Река Жизни… Откуда, куда и зачем ты течешь? — Камушкин провел ладонью по лицу, и опять огниво памяти во мраке его печали высекало искру, при свете которой он увидел себя самого пробирающегося по грязи в жуткую непогоду (он спешил в дальнеё кино, куда ушли жена и дочь), чтобы передать им плащи и галоши…
Так разве удивительно, что после всего этого, когда в середине апреля похоронили Дусю и разразилась первая весенняя гроза с ливнем, ему хотелось побежать на кладбище и собственным плащом накрыть её могилу!..

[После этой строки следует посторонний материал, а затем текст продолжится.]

===== config.mk =====
export PLATFORM = sky130hd
export DESIGN_NAME = uart_apb_bridge
export DESIGN_NICKNAME = d
export VERILOG_FILES = /design/src/rtl/uart_apb_bridge.sv
export SDC_FILE = /design/constraint.sdc
export NUM_CORES = 1
export LEC_CHECK = 0
export BUFFER_PORTS_ARGS = -buffer_cell sky130_fd_sc_hd__buf_2
export CORE_ASPECT_RATIO = 0.5
export CORE_MARGIN = 3
export CORE_UTILIZATION = 50
export CTS_CLUSTER_SIZE = 30
export DETAILED_ROUTE_END_ITERATION = 16
export PLACE_DENSITY = 0.7
export SYNTH_ARGS = -nofsm -noshare
export SYNTH_HDL_FRONTEND = slang
export SYNTH_SLANG_ARGS = --single-unit

===== constraint.sdc =====
create_clock -name PCLK -period 4 [get_ports PCLK]
set_input_delay 0.8 -clock PCLK [delete_from_list [all_inputs] [get_ports PCLK]]
set_output_delay 0.8 -clock PCLK [all_outputs]
set_load 0.03 [all_outputs]
<file path="src/rtl/spi_frame_receiver.sv">
// SPI mode-0 target, MSB first. Oversamples SCLK/CS/MOSI on the system clock,
// assembles words from MOSI, returns tx_data words on MISO and reports
// per-word and per-frame status.
module spi_frame_receiver #(
  parameter int WORD_W = 8,
  parameter int CNT_W  = 8
) (
  input  logic              CLK_16MHZ,
  input  logic              rst,
  input  logic              spi_sclk,
  input  logic              spi_cs_n,
  input  logic              spi_mosi,
  output logic              spi_miso,
  input  logic [WORD_W-1:0] tx_data,
  output logic [WORD_W-1:0] rx_data,
  output logic              rx_valid,
  output logic              frame_active,
  output logic              frame_error,
  output logic [CNT_W-1:0]  byte_count
);

  localparam int BCW = (WORD_W > 1) ? $clog2(WORD_W) : 1;

  typedef enum logic {IDLE, ACTIVE} state_t;

  // Byte counter increments but sticks at all-ones.
  function automatic logic [CNT_W-1:0] sat_inc(input logic [CNT_W-1:0] v);
    if (&v) return v;
    return v + 1'b1;
  endfunction

  // Sync chains: [0]/[1] are the two synchroniser stages, [2] is edge history.
  logic [2:0]        sclk_q, sclk_d;
  logic [2:0]        cs_q, cs_d;
  logic [1:0]        mosi_q, mosi_d;
  // Marks when the CS chain holds pin values rather than its reset fill.
  logic [1:0]        fill_q, fill_d;
  logic              armed_q, armed_d;
  state_t            state_q, state_d;
  logic [BCW-1:0]    bit_cnt_q, bit_cnt_d;
  logic [WORD_W-1:0] rx_shift_q, rx_shift_d;
  logic [WORD_W-1:0] tx_shift_q, tx_shift_d;
  logic              skip_q, skip_d;
  logic [WORD_W-1:0] rx_data_q, rx_data_d;
  logic              rx_valid_q, rx_valid_d;
  logic              frame_error_q, frame_error_d;
  logic [CNT_W-1:0]  byte_count_q, byte_count_d;

  logic              sclk_rise, sclk_fall, cs_rise, cs_fall, cs_s, mosi_s;
  logic [WORD_W-1:0] word_next;

  assign cs_s      = cs_q[1];
  assign mosi_s    = mosi_q[1];
  assign sclk_rise =  sclk_q[1] & ~sclk_q[2];
  assign sclk_fall = ~sclk_q[1] &  sclk_q[2];
  assign cs_rise   =  cs_q[1] & ~cs_q[2];
  assign cs_fall   = ~cs_q[1] &  cs_q[2];
  assign word_next = {rx_shift_q[WORD_W-2:0], mosi_s};

  assign spi_miso     = (state_q == ACTIVE) ? tx_shift_q[WORD_W-1] : 1'b0;
  assign rx_data      = rx_data_q;
  assign rx_valid     = rx_valid_q;
  assign frame_active = (state_q == ACTIVE);
  assign frame_error  = frame_error_q;
  assign byte_count   = byte_count_q;

  // Next-state logic for synchronisers, FSM and datapath.
  always_comb begin
    sclk_d        = {sclk_q[1:0], spi_sclk};
    cs_d          = {cs_q[1:0], spi_cs_n};
    mosi_d        = {mosi_q[0], spi_mosi};
    fill_d        = {fill_q[0], 1'b1};
    // Arming only counts CS high once the chain carries real pin samples, so
    // a CS already low at reset release cannot look like a fresh falling edge.
    armed_d       = armed_q | (fill_q[1] & cs_s);
    state_d       = state_q;
    bit_cnt_d     = bit_cnt_q;
    rx_shift_d    = rx_shift_q;
    tx_shift_d    = tx_shift_q;
    skip_d        = skip_q;
    rx_data_d     = rx_data_q;
    rx_valid_d    = 1'b0;
    frame_error_d = 1'b0;
    byte_count_d  = byte_count_q;
    case (state_q)
      IDLE: begin
        if (cs_fall && armed_q) begin
          state_d      = ACTIVE;
          bit_cnt_d    = '0;
          byte_count_d = '0;
          tx_shift_d   = tx_data;
          skip_d       = 1'b0;
        end
      end
      ACTIVE: begin
        // CS release has priority over any SCLK edge in the same cycle.
        if (cs_rise) begin
          state_d       = IDLE;
          frame_error_d = (bit_cnt_q != '0);
          bit_cnt_d     = '0;
        end else if (sclk_rise) begin
          rx_shift_d = word_next;
          if (bit_cnt_q == BCW'(WORD_W - 1)) begin
            rx_data_d    = word_next;
            rx_valid_d   = 1'b1;
            bit_cnt_d    = '0;
            byte_count_d = sat_inc(byte_count_q);
            tx_shift_d   = tx_data;
            skip_d       = 1'b1;
          end else begin
            bit_cnt_d = bit_cnt_q + 1'b1;
          end
        end else if (sclk_fall) begin
          // The reloaded MSB is already on MISO; keep it for the next rise.
          if (skip_q) skip_d = 1'b0;
          else        tx_shift_d = {tx_shift_q[WORD_W-2:0], 1'b0};
        end
      end
      default: state_d = IDLE;
    endcase
  end

  // State registers with synchronous reset.
  always_ff @(posedge CLK_16MHZ) begin
    if (rst) begin
      sclk_q        <= 3'b000;
      cs_q          <= 3'b111;
      mosi_q        <= 2'b00;
      fill_q        <= 2'b00;
      armed_q       <= 1'b0;
      state_q       <= IDLE;
      bit_cnt_q     <= '0;
      rx_shift_q    <= '0;
      tx_shift_q    <= '0;
      skip_q        <= 1'b0;
      rx_data_q     <= '0;
      rx_valid_q    <= 1'b0;
      frame_error_q <= 1'b0;
      byte_count_q  <= '0;
    end else begin
      sclk_q        <= sclk_d;
      cs_q          <= cs_d;
      mosi_q        <= mosi_d;
      fill_q        <= fill_d;
      armed_q       <= armed_d;
      state_q       <= state_d;
      bit_cnt_q     <= bit_cnt_d;
      rx_shift_q    <= rx_shift_d;
      tx_shift_q    <= tx_shift_d;
      skip_q        <= skip_d;
      rx_data_q     <= rx_data_d;
      rx_valid_q    <= rx_valid_d;
      frame_error_q <= frame_error_d;
      byte_count_q  <= byte_count_d;
    end
  end

endmodule

</file>
<file path="src/rtl/s_cpu_irq_ctrl_pkg.sv">
// Shared types and constants for the S_CPU_IRQ interrupt conditioning stage.
package s_cpu_irq_pkg;

  localparam int unsigned NUM_IRQ  = 4;
  localparam int unsigned ID_W     = 2;
  localparam int unsigned CFG_MODE = 0;
  localparam int unsigned CFG_POL  = 1;

  typedef enum logic [1:0] {
    IDLE,
    PRESENT,
    GAP
  } irq_state_t;

  // Lowest set index wins.
  function automatic logic [ID_W-1:0] prio_enc(input logic [NUM_IRQ-1:0] cand);
    logic found;
    prio_enc = '0;
    found    = 1'b0;
    for (int unsigned i = 0; i < NUM_IRQ; i++) begin
      if (cand[i] && !found) begin
        prio_enc = ID_W'(i);
        found    = 1'b1;
      end
    end
  endfunction

endpackage

</file>
<file path="src/rtl/s_cpu_irq_ctrl_if.sv">
// CPU-facing interrupt handshake: presentation, ack, per-line enable and status.
interface s_cpu_irq_ctrl_if;
  import s_cpu_irq_pkg::*;

  logic [NUM_IRQ-1:0] irq_mask_i;
  logic               irq_ack_i;
  logic               irq_valid_o;
  logic [ID_W-1:0]    irq_id_o;
  logic [NUM_IRQ-1:0] irq_pending_o;

  modport master (
    input  irq_mask_i,
    input  irq_ack_i,
    output irq_valid_o,
    output irq_id_o,
    output irq_pending_o
  );

  modport slave (
    output irq_mask_i,
    output irq_ack_i,
    input  irq_valid_o,
    input  irq_id_o,
    input  irq_pending_o
  );
endinterface

</file>
<file path="src/rtl/s_cpu_irq_ctrl_line_cond.sv">
// Per-line conditioning: synchroniser, polarity, rising-edge detect and pending flop.
module irq_line_cond #(
  parameter int unsigned SYNC_STAGES = 2
) (
  input  logic clk,
  input  logic rst,
  input  logic raw,
  input  logic mode,
  input  logic pol,
  input  logic clr,
  input  logic warm,
  output logic active
);

  logic [SYNC_STAGES-1:0] sync;
  logic                   prev;
  logic                   pend;
  logic                   act;
  logic                   rise;

  assign act  = sync[SYNC_STAGES-1] ^ pol;
  assign rise = mode & act & ~prev & ~warm;

  always_ff @(posedge clk) begin
    if (rst) begin
      sync <= '0;
      prev <= 1'b0;
      pend <= 1'b0;
    end else begin
      sync <= {sync[SYNC_STAGES-2:0], raw};
      prev <= act;
      // A new edge in the ack cycle must not be lost, so set beats clear.
      if (rise)
        pend <= 1'b1;
      else if (clr)
        pend <= 1'b0;
    end
  end

  assign active = mode ? pend : act;

endmodule

</file>
<file path="src/rtl/s_cpu_irq_ctrl.sv">
// Interrupt conditioning and arbitration between the tile switch matrix and the CPU.
module s_cpu_irq_ctrl #(
  parameter int unsigned NUM_IRQ      = 4,
  parameter int unsigned SYNC_STAGES  = 2,
  parameter int unsigned NoConfigBits = 8
) (
  input  logic                    UserCLK,
  input  logic                    rst,
  input  logic [NUM_IRQ-1:0]      irq_i,
  input  logic [NoConfigBits-1:0] ConfigBits,
  s_cpu_irq_ctrl_if.master        cpu
);
  import s_cpu_irq_pkg::*;

  irq_state_t         state;
  logic [2:0]         warm_cnt;
  logic               warm;
  logic [NUM_IRQ-1:0] active;
  logic [NUM_IRQ-1:0] clr;
  logic [NUM_IRQ-1:0] candidate;

  assign warm = (warm_cnt != '0);

  always_ff @(posedge UserCLK) begin
    if (rst)
      warm_cnt <= 3'(SYNC_STAGES + 1);
    else if (warm)
      warm_cnt <= warm_cnt - 3'd1;
  end

  always_comb begin
    clr = '0;
    for (int unsigned n = 0; n < NUM_IRQ; n++)
      clr[n] = (state == PRESENT) && cpu.irq_ack_i && (cpu.irq_id_o == ID_W'(n));
  end

  for (genvar n = 0; n < NUM_IRQ; n++) begin : g_line
    irq_line_cond #(
      .SYNC_STAGES(SYNC_STAGES)
    ) u_line (
      .clk    (UserCLK),
      .rst    (rst),
      .raw    (irq_i[n]),
      .mode   (ConfigBits[2*n + CFG_MODE]),
      .pol    (ConfigBits[2*n + CFG_POL]),
      .clr    (clr[n]),
      .warm   (warm),
      .active (active[n])
    );
  end

  // Arbitration works from the registered status so it matches irq_pending_o.
  assign candidate = cpu.irq_pending_o & cpu.irq_mask_i;

  always_ff @(posedge UserCLK) begin
    if (rst) begin
      state             <= IDLE;
      cpu.irq_valid_o   <= 1'b0;
      cpu.irq_id_o      <= '0;
      cpu.irq_pending_o <= '0;
    end else begin
      cpu.irq_pending_o <= active;
      case (state)
        IDLE: begin
          if (|candidate) begin
            cpu.irq_id_o    <= prio_enc(candidate);
            cpu.irq_valid_o <= 1'b1;
            state           <= PRESENT;
          end
        end
        PRESENT: begin
          if (cpu.irq_ack_i) begin
            cpu.irq_valid_o <= 1'b0;
            state           <= GAP;
          end
        end
        GAP:     state <= IDLE;
        default: state <= IDLE;
      endcase
    end
  end

endmodule

</file>
<file path="src/flat_wrapper.sv">
// flat-port wrapper written by rule: the top's interface ports become plain ports
module s_cpu_irq_ctrl_flat import s_cpu_irq_pkg::*;
#(
  parameter int unsigned NUM_IRQ      = 4,
  parameter int unsigned SYNC_STAGES  = 2,
  parameter int unsigned NoConfigBits = 8
)
  (UserCLK, rst, irq_i, ConfigBits, cpu_irq_mask_i, cpu_irq_ack_i, cpu_irq_valid_o, cpu_irq_id_o, cpu_irq_pending_o);
  s_cpu_irq_ctrl_if cpu_i ();
  input  logic UserCLK;
  input  logic rst;
  input  logic [NUM_IRQ-1:0] irq_i;
  input  logic [NoConfigBits-1:0] ConfigBits;
  input wire logic [$bits(cpu_i.irq_mask_i)-1:0] cpu_irq_mask_i;
  input wire logic [$bits(cpu_i.irq_ack_i)-1:0] cpu_irq_ack_i;
  output wire logic [$bits(cpu_i.irq_valid_o)-1:0] cpu_irq_valid_o;
  output wire logic [$bits(cpu_i.irq_id_o)-1:0] cpu_irq_id_o;
  output wire logic [$bits(cpu_i.irq_pending_o)-1:0] cpu_irq_pending_o;
  assign cpu_i.irq_mask_i = cpu_irq_mask_i;
  assign cpu_i.irq_ack_i = cpu_irq_ack_i;
  assign cpu_irq_valid_o = cpu_i.irq_valid_o;
  assign cpu_irq_id_o = cpu_i.irq_id_o;
  assign cpu_irq_pending_o = cpu_i.irq_pending_o;
  s_cpu_irq_ctrl #(.NUM_IRQ(NUM_IRQ), .SYNC_STAGES(SYNC_STAGES), .NoConfigBits(NoConfigBits)) u_core (.UserCLK(UserCLK), .rst(rst), .irq_i(irq_i), .ConfigBits(ConfigBits), .cpu(cpu_i));
endmodule
</file>
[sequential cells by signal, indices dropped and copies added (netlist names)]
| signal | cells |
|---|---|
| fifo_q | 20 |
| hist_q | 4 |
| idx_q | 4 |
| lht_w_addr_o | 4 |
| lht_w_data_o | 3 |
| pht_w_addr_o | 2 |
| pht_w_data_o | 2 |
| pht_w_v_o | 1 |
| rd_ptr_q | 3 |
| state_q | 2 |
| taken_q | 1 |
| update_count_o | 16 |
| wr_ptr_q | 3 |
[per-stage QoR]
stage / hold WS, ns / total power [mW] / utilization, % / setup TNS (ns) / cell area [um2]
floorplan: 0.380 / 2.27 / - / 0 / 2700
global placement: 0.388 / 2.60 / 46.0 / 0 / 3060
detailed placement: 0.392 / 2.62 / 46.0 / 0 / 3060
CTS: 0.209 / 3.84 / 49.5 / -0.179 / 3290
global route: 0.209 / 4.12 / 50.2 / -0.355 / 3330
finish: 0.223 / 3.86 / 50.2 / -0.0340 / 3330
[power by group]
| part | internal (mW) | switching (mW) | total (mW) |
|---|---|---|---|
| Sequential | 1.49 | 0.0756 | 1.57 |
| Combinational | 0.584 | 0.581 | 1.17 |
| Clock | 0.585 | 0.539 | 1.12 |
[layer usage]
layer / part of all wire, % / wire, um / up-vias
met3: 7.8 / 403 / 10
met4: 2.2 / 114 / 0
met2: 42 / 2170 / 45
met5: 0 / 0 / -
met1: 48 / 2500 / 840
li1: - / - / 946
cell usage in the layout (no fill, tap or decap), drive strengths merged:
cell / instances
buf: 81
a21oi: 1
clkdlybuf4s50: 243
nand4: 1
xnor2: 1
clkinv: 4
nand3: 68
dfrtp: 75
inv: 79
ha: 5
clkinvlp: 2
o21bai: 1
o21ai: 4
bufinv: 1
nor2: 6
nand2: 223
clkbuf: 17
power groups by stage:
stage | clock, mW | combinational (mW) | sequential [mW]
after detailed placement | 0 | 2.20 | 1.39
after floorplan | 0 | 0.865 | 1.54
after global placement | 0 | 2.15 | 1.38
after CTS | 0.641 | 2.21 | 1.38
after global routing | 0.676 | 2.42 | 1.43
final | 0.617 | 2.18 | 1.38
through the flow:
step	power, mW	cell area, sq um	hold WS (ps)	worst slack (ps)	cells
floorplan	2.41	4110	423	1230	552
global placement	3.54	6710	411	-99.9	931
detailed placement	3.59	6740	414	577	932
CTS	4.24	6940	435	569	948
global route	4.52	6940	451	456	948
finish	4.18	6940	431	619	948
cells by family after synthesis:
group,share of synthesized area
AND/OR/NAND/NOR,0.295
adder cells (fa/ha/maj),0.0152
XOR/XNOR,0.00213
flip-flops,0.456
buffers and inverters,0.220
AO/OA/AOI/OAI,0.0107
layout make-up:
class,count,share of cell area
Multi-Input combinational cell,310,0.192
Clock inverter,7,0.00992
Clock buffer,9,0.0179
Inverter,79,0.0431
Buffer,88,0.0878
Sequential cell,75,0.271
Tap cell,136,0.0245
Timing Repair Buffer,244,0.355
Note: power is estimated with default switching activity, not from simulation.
### config.mk
export PLATFORM = sky130hd
export DESIGN_NAME = gate_vector_sequencer_flat
export DESIGN_NICKNAME = d
export VERILOG_FILES = /design/src/rtl/gate_seq_if.sv /design/src/rtl/gate_vector_sequencer.sv /design/src/flat_wrapper.sv
export SDC_FILE = /design/constraint.sdc
export NUM_CORES = 1
export LEC_CHECK = 0
export ABC_CLOCK_PERIOD_IN_PS = 2750
export CORE_MARGIN = 4
export CORE_UTILIZATION = 42
export CTS_BUF_LIST = sky130_fd_sc_hd__clkbuf_4
export DETAILED_ROUTE_END_ITERATION = 8
export PLACE_DENSITY_LB_ADDON = 0.3
export SETUP_SLACK_MARGIN = 0.02
export SLEW_MARGIN = 40
export SYNTH_ARGS = -nofsm -noshare
export SYNTH_HDL_FRONTEND = slang
export SYNTH_SLANG_ARGS = --single-unit
### constraint.sdc
create_clock -name clk -period 2.75 [get_ports clk]
set_input_delay 0.55 -clock clk [delete_from_list [all_inputs] [get_ports clk]]
set_output_delay 0.55 -clock clk [all_outputs]
set_load 0.03 [all_outputs]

В форточку стали долетать обрывки какой — то мелодии, она все нарастала, послышался сложный шум приближающейся колонны демонстрантов, и Камушкин спохватился, что надо хоть выйти на крылечко и помахать дочери, а то она забеспокоится, подумает, что отец опять в безнадёжной схватке со своим горем…
Он шагнул, открыл дверь, и в сиянии дня красные полотнища знамен полыхнули на него алым пламенем.
В голове колонны шла молодежь — буйная, вихрастая. Бил барабан. Баянист во всю ширь мехов растягивал свой инструмент, чтоб звучал он погромче, а молодежь лихо пела:
Впереди всех шла стройная девушка, неся алый флаг, и задорно поблескивая по сторонам глазами, щеки её раскраснелись от натуги, и слегка взвихрилась челка над белым лбом.
Увидев ее, Камушкин застыл; рука, поднятая для приветствия, замерла в воздухе; он силился крикнуть: «Дуся!» — но и голос от волнения отказал… Да, это была она, его Дуся, в точности такая, какой он её первый раз в жизни увидел — комсомолкой на майском параде двадцать лет тому назад, откуда и началось их знакомство…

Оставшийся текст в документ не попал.